* Problem details: Using the records below, repeat exactly the lines from the one holding "sky130_fd_sc_hd__a21o_1,5" through the one holding "sky130_fd_sc_hd__o21ai_0,22", both ends included, and no others.

[Records contained in a dataset]
--
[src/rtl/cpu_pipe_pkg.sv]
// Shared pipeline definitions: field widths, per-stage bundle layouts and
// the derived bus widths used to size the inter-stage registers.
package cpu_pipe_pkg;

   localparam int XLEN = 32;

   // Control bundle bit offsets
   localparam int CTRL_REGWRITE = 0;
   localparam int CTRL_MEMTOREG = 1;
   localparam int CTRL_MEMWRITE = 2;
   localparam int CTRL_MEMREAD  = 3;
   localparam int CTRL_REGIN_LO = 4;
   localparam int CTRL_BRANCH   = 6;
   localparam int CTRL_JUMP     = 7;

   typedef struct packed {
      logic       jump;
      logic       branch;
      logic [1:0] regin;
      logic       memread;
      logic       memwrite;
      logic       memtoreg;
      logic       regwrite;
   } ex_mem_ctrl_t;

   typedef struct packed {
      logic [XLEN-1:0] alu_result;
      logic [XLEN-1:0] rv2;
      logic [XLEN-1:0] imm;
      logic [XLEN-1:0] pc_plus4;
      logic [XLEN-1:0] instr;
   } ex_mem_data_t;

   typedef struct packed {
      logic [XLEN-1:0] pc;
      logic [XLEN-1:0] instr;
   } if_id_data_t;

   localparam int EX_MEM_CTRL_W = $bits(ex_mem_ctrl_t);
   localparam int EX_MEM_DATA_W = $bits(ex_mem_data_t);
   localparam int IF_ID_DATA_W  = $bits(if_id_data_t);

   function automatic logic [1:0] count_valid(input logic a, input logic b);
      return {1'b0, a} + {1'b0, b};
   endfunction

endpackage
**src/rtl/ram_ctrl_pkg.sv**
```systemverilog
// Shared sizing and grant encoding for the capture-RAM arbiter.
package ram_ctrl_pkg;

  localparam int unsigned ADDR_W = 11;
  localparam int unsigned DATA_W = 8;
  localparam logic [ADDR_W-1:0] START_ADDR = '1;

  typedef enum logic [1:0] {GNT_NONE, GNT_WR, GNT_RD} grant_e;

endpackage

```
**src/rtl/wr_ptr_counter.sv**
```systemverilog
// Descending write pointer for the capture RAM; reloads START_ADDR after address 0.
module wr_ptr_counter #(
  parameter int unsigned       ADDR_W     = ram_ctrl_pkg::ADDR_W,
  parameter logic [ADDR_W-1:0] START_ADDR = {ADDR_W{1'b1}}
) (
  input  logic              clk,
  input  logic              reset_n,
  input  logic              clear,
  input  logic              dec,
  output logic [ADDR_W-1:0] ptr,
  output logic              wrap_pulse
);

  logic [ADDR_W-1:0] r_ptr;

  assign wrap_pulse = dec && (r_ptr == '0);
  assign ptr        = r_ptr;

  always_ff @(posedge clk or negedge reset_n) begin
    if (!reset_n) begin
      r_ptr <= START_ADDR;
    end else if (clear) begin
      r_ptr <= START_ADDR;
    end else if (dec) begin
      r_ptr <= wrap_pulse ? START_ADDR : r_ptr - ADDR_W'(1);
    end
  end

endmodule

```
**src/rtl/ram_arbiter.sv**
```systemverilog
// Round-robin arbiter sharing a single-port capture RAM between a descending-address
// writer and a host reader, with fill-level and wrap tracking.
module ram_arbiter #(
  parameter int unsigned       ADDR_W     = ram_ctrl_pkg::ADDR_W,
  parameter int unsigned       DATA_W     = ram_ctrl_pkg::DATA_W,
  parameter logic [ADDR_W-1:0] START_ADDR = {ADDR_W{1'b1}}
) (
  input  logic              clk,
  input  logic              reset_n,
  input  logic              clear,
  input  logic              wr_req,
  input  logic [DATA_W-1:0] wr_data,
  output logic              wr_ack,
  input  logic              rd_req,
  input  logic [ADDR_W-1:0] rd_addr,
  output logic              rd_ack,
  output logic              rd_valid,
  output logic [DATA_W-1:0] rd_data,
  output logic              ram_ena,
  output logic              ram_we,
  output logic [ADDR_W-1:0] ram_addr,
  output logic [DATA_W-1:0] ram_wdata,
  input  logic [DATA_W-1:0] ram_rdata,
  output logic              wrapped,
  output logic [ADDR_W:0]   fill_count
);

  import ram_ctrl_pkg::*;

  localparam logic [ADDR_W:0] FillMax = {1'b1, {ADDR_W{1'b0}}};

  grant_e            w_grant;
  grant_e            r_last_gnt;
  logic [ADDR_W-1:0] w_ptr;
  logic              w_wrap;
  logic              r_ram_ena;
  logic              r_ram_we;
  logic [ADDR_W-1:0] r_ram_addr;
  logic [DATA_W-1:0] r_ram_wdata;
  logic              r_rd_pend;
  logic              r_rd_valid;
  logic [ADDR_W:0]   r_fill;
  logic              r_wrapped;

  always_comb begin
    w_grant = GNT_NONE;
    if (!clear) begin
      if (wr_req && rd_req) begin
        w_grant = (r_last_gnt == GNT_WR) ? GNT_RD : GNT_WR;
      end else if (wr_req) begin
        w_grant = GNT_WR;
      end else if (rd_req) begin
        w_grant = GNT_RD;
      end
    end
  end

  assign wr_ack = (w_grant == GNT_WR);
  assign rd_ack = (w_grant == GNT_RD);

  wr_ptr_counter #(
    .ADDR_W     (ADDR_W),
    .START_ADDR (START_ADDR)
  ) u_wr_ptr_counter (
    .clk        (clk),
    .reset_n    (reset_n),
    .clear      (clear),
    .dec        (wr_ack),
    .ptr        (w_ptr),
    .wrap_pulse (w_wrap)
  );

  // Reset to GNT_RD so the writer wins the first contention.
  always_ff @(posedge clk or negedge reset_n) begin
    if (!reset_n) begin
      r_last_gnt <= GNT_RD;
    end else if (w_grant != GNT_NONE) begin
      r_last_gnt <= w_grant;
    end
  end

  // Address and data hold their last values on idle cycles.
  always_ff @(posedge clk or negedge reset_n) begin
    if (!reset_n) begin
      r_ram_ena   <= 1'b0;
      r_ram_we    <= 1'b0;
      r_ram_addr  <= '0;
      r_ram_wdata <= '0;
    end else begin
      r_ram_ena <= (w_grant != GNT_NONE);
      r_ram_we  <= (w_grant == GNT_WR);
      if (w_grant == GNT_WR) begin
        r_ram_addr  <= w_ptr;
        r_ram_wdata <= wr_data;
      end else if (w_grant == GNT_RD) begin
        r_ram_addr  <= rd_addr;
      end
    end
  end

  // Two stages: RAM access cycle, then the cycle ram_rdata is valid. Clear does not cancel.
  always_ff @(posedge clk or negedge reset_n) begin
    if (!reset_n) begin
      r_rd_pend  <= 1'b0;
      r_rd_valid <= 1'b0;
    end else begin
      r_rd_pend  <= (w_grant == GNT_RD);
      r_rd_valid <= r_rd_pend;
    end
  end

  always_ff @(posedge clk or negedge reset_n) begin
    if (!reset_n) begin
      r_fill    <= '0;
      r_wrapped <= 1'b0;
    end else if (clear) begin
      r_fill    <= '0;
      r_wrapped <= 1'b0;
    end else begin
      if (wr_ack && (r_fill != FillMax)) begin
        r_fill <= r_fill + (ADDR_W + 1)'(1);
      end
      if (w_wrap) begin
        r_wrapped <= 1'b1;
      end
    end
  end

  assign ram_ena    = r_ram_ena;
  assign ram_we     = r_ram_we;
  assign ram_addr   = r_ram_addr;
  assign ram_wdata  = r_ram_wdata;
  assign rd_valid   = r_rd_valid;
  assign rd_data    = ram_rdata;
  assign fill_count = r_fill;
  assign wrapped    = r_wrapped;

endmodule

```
--
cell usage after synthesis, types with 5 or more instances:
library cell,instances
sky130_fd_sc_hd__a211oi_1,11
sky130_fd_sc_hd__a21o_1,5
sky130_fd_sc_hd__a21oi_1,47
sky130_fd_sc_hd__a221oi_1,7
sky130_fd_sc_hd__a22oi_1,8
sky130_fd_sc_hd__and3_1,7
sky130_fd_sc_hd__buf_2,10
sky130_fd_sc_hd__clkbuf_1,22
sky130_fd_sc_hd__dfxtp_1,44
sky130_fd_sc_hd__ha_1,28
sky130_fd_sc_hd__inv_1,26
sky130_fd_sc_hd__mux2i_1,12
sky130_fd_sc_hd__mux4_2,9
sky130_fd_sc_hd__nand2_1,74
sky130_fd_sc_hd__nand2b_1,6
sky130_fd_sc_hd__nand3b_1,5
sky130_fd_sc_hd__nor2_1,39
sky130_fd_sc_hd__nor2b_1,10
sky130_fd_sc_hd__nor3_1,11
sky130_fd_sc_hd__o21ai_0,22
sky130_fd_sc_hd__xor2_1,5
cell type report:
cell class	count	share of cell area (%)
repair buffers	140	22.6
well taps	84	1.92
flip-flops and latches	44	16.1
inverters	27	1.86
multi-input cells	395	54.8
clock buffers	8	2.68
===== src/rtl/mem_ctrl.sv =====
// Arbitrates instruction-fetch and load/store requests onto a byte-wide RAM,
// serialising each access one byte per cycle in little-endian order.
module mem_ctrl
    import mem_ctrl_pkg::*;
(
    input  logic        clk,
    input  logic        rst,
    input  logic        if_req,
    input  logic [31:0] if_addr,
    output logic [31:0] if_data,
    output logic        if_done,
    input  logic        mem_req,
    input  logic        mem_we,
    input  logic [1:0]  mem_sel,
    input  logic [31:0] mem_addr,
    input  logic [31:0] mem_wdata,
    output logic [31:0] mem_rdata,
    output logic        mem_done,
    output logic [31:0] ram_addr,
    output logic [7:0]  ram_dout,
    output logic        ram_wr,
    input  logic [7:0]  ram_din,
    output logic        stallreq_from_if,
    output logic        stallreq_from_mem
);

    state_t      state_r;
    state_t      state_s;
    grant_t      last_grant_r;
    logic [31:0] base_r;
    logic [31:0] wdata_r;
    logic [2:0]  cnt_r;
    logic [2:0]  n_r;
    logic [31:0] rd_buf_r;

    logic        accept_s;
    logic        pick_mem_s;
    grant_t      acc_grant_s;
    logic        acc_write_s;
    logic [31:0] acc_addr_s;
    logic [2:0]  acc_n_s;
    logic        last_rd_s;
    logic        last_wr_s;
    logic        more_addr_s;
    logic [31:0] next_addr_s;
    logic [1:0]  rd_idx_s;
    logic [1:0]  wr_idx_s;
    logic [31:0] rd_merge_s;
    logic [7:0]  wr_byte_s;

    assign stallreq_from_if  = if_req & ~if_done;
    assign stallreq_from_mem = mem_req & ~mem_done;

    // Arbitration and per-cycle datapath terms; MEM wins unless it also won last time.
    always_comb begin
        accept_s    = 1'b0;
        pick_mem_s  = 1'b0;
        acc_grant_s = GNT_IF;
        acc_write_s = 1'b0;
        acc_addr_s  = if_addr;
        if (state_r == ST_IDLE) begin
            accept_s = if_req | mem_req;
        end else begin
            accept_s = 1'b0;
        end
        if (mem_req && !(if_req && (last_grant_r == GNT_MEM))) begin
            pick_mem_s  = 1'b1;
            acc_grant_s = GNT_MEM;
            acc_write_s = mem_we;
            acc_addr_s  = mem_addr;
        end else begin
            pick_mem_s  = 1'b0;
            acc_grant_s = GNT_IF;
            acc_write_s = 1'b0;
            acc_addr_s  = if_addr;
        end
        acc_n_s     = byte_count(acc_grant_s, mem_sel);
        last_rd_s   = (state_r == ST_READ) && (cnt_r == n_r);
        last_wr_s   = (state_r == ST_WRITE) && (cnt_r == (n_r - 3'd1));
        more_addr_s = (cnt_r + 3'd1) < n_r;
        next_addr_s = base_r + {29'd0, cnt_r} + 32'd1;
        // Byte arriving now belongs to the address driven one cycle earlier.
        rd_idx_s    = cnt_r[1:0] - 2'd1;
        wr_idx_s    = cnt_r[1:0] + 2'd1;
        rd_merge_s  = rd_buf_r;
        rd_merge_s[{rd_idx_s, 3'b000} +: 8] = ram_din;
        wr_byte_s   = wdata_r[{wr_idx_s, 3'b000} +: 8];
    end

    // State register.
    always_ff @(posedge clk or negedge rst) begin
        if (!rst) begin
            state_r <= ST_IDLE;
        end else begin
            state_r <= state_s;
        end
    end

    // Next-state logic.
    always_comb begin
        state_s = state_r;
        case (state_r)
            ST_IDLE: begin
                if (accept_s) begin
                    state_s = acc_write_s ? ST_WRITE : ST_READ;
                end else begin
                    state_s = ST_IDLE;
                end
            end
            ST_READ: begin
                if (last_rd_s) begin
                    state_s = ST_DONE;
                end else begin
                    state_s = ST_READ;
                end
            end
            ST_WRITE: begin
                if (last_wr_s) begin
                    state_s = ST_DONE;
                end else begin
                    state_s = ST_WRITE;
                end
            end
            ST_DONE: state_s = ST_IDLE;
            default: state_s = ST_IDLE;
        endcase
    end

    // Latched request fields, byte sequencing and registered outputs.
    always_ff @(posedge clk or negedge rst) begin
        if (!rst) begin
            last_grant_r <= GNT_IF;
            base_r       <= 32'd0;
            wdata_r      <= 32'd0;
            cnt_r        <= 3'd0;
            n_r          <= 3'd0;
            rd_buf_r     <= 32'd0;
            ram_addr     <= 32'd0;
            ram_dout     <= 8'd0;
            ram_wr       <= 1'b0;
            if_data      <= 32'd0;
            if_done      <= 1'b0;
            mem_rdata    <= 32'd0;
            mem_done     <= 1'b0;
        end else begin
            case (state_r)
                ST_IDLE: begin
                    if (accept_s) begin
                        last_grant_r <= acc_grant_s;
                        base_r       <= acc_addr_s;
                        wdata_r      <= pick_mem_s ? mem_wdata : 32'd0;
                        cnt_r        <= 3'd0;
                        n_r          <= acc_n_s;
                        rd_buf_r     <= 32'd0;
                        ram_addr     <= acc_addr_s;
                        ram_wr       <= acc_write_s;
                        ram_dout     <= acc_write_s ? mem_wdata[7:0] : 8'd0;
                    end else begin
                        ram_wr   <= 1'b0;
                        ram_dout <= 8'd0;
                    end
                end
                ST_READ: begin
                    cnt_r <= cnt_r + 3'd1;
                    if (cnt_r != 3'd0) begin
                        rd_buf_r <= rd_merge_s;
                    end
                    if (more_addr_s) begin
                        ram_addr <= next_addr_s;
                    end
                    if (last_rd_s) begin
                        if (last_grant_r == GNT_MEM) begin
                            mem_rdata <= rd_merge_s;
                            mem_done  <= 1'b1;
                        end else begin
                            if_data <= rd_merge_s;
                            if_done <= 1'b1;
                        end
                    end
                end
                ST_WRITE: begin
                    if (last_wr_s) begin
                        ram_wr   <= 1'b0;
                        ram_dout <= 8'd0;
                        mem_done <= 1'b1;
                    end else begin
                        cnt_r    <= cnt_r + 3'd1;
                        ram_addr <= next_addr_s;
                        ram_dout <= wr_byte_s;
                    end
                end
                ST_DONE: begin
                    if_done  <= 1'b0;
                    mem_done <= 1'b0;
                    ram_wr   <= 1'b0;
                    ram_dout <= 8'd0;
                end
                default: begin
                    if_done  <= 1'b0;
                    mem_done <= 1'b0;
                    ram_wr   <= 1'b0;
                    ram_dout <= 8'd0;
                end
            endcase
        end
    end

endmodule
--
* Solution:
sky130_fd_sc_hd__a21o_1,5
sky130_fd_sc_hd__a21oi_1,47
sky130_fd_sc_hd__a221oi_1,7
sky130_fd_sc_hd__a22oi_1,8
sky130_fd_sc_hd__and3_1,7
sky130_fd_sc_hd__buf_2,10
sky130_fd_sc_hd__clkbuf_1,22
sky130_fd_sc_hd__dfxtp_1,44
sky130_fd_sc_hd__ha_1,28
sky130_fd_sc_hd__inv_1,26
sky130_fd_sc_hd__mux2i_1,12
sky130_fd_sc_hd__mux4_2,9
sky130_fd_sc_hd__nand2_1,74
sky130_fd_sc_hd__nand2b_1,6
sky130_fd_sc_hd__nand3b_1,5
sky130_fd_sc_hd__nor2_1,39
sky130_fd_sc_hd__nor2b_1,10
sky130_fd_sc_hd__nor3_1,11
sky130_fd_sc_hd__o21ai_0,22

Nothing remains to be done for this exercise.